A revista traça as linhas mestras do seu perfil: quase engenheira de construção civil, abandonou os estudos e a profissão e dedicou-se ao design de moda. Vestia e confecionava para amigos, com os tecidos africanos com ‘pano de fundo’.
Roselyn Silva, refere o texto, sempre viu esses padrões, que ninguém vestia, como algo muito bonito que podia ser misturado com tecidos neutros e ser usado tanto no dia-a-dia como em eventos mais glamorosos. E assim começou a desenhar as suas roupas.

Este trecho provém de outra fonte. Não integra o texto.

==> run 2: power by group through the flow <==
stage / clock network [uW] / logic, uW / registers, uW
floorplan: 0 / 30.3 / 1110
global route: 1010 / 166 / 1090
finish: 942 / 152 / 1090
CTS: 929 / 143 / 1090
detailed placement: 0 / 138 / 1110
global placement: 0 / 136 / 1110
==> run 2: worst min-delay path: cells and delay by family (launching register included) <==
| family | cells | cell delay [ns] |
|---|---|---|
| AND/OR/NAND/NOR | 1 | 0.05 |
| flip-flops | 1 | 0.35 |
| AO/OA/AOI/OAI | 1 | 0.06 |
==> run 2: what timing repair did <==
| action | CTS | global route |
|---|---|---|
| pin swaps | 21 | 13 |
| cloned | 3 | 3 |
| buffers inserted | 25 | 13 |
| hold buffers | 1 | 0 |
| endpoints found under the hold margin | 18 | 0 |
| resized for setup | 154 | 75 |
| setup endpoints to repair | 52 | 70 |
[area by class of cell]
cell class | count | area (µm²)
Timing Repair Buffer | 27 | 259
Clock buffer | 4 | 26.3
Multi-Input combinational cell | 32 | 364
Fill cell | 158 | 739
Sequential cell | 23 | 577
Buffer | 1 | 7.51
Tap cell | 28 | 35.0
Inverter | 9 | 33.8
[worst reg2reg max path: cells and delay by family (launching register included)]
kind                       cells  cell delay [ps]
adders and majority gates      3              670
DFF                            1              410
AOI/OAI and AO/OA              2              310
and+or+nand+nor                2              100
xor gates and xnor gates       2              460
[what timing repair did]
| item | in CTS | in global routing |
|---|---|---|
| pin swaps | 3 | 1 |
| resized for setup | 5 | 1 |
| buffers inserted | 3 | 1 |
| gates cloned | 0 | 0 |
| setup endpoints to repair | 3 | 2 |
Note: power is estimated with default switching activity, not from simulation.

Em 2013, desenhou uma farda para uma amiga chef de cozinha num restaurante em Londres, recorda a Villa & Golf, o que acabou por revelar-se uma oportunidade: foi a rampa de lançamento para a nova vida de Roselyn Silva. Hoje, a estilista tem um espaçoso atelier no Chiado e desenha, para além de roupa, malas, sofás e muitos outros adereços. A sua marca, diz a revista, está posicionada no mercado como artigo de luxo não por ser exageradamente cara, mas porque transporta história e tem acabamentos manuais e cada peça é única e feita à medida.